Market share updates
The biggest questions surround market share, because the COVID-19 pandemic has potentially opened up new competitive opportunities. Lowe's has taken advantage of the surging interest in its category so far with sales gains outpacing Home Depot's in each of the last two quarters. That performance gap was especially high last quarter, when Lowe's comps surged 35% compared to Home Depot's 25% increase.
This week's results will reveal whether Lowe's continued to win market share with pro customers and in the digital channel after making improvements to its e-commerce platform. CEO Marvin Ellison said back in August that its elevated growth trends had carried through to the start of the third quarter, and that's why analysts who follow the stock expect sales to rise about 21% year over year during the period.

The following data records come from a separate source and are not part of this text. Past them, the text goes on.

[src/rtl/clk_gate_ctrl_pkg.sv]
// Shared types and defaults for the multi-channel clock-gating controller.
package clk_gate_ctrl_pkg;

  typedef enum logic [1:0] {
    CH_OFF  = 2'd0,
    CH_WAKE = 2'd1,
    CH_ON   = 2'd2,
    CH_IDLE = 2'd3
  } ch_state_e;

  localparam int DEF_NUM_CH   = 4;
  localparam int DEF_IDLE_W   = 8;
  localparam int DEF_WAKE_LAT = 2;

  // Wake counter only has to hold WAKE_LAT-1; keep at least one bit.
  function automatic int wcnt_width(input int lat);
    return (lat > 2) ? $clog2(lat) : 1;
  endfunction

endpackage

[src/rtl/clk_gate_ch.sv]
// One gated-clock channel: wake/idle FSM, its counters and a glitch-free gate.
module clk_gate_ch
  import clk_gate_ctrl_pkg::*;
#(
  parameter int IDLE_W   = DEF_IDLE_W,
  parameter int WAKE_LAT = DEF_WAKE_LAT,
  parameter bit RST_ON   = 1'b0
) (
  input  logic              clk_i,
  input  logic              rst_i,
  input  logic              test_en_i,
  input  logic              auto_en_i,
  input  logic              req_i,
  input  logic              busy_i,
  input  logic [IDLE_W-1:0] idle_thr_i,
  output logic              clk_o,
  output logic              ack_o,
  output logic [1:0]        state_o
);

  localparam int WCW = wcnt_width(WAKE_LAT);
  localparam logic [WCW-1:0]    WCNT_INIT = WCW'(WAKE_LAT - 1);
  localparam logic [WCW-1:0]    WCNT_ONE  = WCW'(1);
  localparam logic [IDLE_W-1:0] ICNT_ONE  = IDLE_W'(1);
  localparam ch_state_e         RST_STATE = RST_ON ? CH_ON : CH_OFF;

  ch_state_e         state_q, state_d;
  logic              en_q, en_d;
  logic              ack_q, ack_d;
  logic [WCW-1:0]    wcnt_q, wcnt_d;
  logic [IDLE_W-1:0] icnt_q, icnt_d;
  logic              gate_en_q, gate_en_d;
  logic              wake;

  // Anything that needs the clock: a request, pending work, or auto gating off.
  assign wake = req_i | busy_i | ~auto_en_i;

  always_comb begin
    state_d = state_q;
    en_d    = en_q;
    ack_d   = ack_q;
    wcnt_d  = wcnt_q;
    icnt_d  = icnt_q;
    case (state_q)
      CH_OFF: begin
        if (wake) begin
          state_d = CH_WAKE;
          en_d    = 1'b1;
          wcnt_d  = WCNT_INIT;
        end
      end
      CH_WAKE: begin
        if (wcnt_q == '0) begin
          state_d = CH_ON;
          ack_d   = 1'b1;
        end else begin
          wcnt_d = wcnt_q - WCNT_ONE;
        end
      end
      CH_ON: begin
        if (!wake) begin
          if (idle_thr_i == '0) begin
            state_d = CH_OFF;
            en_d    = 1'b0;
            ack_d   = 1'b0;
          end else begin
            state_d = CH_IDLE;
            icnt_d  = idle_thr_i - ICNT_ONE;
          end
        end
      end
      CH_IDLE: begin
        if (wake) begin
          state_d = CH_ON;
        end else if (icnt_q == '0) begin
          state_d = CH_OFF;
          en_d    = 1'b0;
          ack_d   = 1'b0;
        end else begin
          icnt_d = icnt_q - ICNT_ONE;
        end
      end
      default: state_d = RST_STATE;
    endcase
  end

  always_ff @(posedge clk_i) begin
    if (rst_i) begin
      state_q <= RST_STATE;
      en_q    <= RST_ON;
      ack_q   <= RST_ON;
      wcnt_q  <= '0;
      icnt_q  <= '0;
    end else begin
      state_q <= state_d;
      en_q    <= en_d;
      ack_q   <= ack_d;
      wcnt_q  <= wcnt_d;
      icnt_q  <= icnt_d;
    end
  end

  // Gate enable is captured while clk_i is low, so clk_o never sees a runt pulse.
  always_comb gate_en_d = en_q | test_en_i;

  always_ff @(negedge clk_i) begin
    gate_en_q <= gate_en_d;
  end

  assign clk_o   = clk_i & gate_en_q;
  assign ack_o   = ack_q;
  assign state_o = state_q;

endmodule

Lowe's profit surge has been a key part of investors' optimistic reading of the stock in 2020 too. While its operating margin has trailed Home Depot's for several years, that gap appears to be shrinking. Operating margin jumped by over three percentage points to 14.5% last quarter, and gross margin also rose.

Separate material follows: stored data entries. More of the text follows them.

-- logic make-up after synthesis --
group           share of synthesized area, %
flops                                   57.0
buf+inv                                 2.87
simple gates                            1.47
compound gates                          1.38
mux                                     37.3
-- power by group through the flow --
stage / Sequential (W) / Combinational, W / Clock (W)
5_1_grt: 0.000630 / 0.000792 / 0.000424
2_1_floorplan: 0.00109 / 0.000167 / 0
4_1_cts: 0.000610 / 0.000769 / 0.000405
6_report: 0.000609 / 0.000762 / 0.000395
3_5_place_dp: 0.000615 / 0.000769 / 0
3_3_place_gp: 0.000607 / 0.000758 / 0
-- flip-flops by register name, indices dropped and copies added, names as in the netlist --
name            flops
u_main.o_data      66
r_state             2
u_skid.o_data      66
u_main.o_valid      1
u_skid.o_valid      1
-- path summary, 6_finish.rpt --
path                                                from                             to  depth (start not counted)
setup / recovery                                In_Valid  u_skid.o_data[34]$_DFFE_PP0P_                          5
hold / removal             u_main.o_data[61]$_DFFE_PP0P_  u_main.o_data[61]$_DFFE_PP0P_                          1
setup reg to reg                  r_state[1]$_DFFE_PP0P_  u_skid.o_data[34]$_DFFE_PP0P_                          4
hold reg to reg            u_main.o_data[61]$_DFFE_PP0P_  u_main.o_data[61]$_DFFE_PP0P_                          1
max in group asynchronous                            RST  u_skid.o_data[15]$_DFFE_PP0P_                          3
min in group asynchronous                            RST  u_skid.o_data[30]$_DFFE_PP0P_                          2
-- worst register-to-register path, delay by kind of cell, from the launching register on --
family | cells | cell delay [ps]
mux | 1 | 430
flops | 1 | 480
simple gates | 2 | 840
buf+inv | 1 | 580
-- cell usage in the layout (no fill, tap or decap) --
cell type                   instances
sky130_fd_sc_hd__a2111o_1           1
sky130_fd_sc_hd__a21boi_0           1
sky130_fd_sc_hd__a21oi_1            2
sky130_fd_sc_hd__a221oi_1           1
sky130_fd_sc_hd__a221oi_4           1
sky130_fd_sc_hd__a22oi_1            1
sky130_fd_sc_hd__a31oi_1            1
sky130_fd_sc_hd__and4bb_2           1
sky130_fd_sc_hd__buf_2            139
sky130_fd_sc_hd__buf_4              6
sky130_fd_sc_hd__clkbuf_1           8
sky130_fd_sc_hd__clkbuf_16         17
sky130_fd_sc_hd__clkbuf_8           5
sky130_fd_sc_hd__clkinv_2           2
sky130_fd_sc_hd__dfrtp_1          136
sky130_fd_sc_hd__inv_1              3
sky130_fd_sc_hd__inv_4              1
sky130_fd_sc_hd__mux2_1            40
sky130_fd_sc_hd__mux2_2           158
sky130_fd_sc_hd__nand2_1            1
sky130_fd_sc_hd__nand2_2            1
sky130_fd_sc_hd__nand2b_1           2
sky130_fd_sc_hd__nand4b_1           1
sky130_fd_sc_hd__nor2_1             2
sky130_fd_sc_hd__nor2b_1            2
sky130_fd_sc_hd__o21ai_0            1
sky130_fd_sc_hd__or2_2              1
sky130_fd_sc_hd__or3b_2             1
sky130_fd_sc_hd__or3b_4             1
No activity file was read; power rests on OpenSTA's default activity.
File: config.mk
export PLATFORM = sky130hd
export DESIGN_NAME = fft_magnitude
export DESIGN_NICKNAME = d
export VERILOG_FILES = /design/src/rtl/fft_magnitude.sv
export SDC_FILE = /design/constraint.sdc
export NUM_CORES = 1
export LEC_CHECK = 0
export CAP_MARGIN = 20
export CORE_MARGIN = 10
export CORE_UTILIZATION = 50
export CTS_BUF_LIST = sky130_fd_sc_hd__clkbuf_8
export CTS_CLUSTER_SIZE = 14
export DETAILED_ROUTE_END_ITERATION = 8
export GPL_ROUTABILITY_DRIVEN = 0
export HOLD_SLACK_MARGIN = 0.12
export PLACE_DENSITY = 0.84
export SETUP_SLACK_MARGIN = 0.02
export SYNTH_ARGS = -nofsm -noshare
export SYNTH_HDL_FRONTEND = slang
export SYNTH_SLANG_ARGS = --single-unit
File: constraint.sdc
create_clock -name clk -period 1.8 [get_ports clk]
set_input_delay 0.27 -clock clk [delete_from_list [all_inputs] [get_ports clk]]
set_output_delay 0.27 -clock clk [all_outputs]
set_load 0.01 [all_outputs]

Management credited better pricing and in-stock levels, especially in the online category, for the boost. But those wins might have been harder to maintain over the past few months as competition ramped up.
Lowe's faces other cost pressures around labor and COVID-19 health and safety precautions, yet analysts are expecting to see another strong bottom-line performance with earnings jumping to $1.97 per share from $1.41 per share a year ago.
Ellison and his team will have no shortage of challenges they can cite to support a cautious outlook for late 2020 and early 2021. The biggest is the current recession that has pushed unemployment higher and reduced consumer incomes. Normally, those economic indicators would lead directly to a cyclical drop across the retail industry, but it's also possible that the economy bounces back quickly from the COVID-19 slump.
Lowe's likely won't have many answers about that rebound potential on Wednesday, but management should still comment about fundamentals like housing prices and the average age of housing stock. Industry peers, including Sherwin-Williams and Wayfair, have said in recent weeks that they're seeing a sustained sales and profit lift as consumers continue to prioritize spending around the home. That boost might convince Lowe's to issue a bullish outlook for the holiday quarter that is just beginning.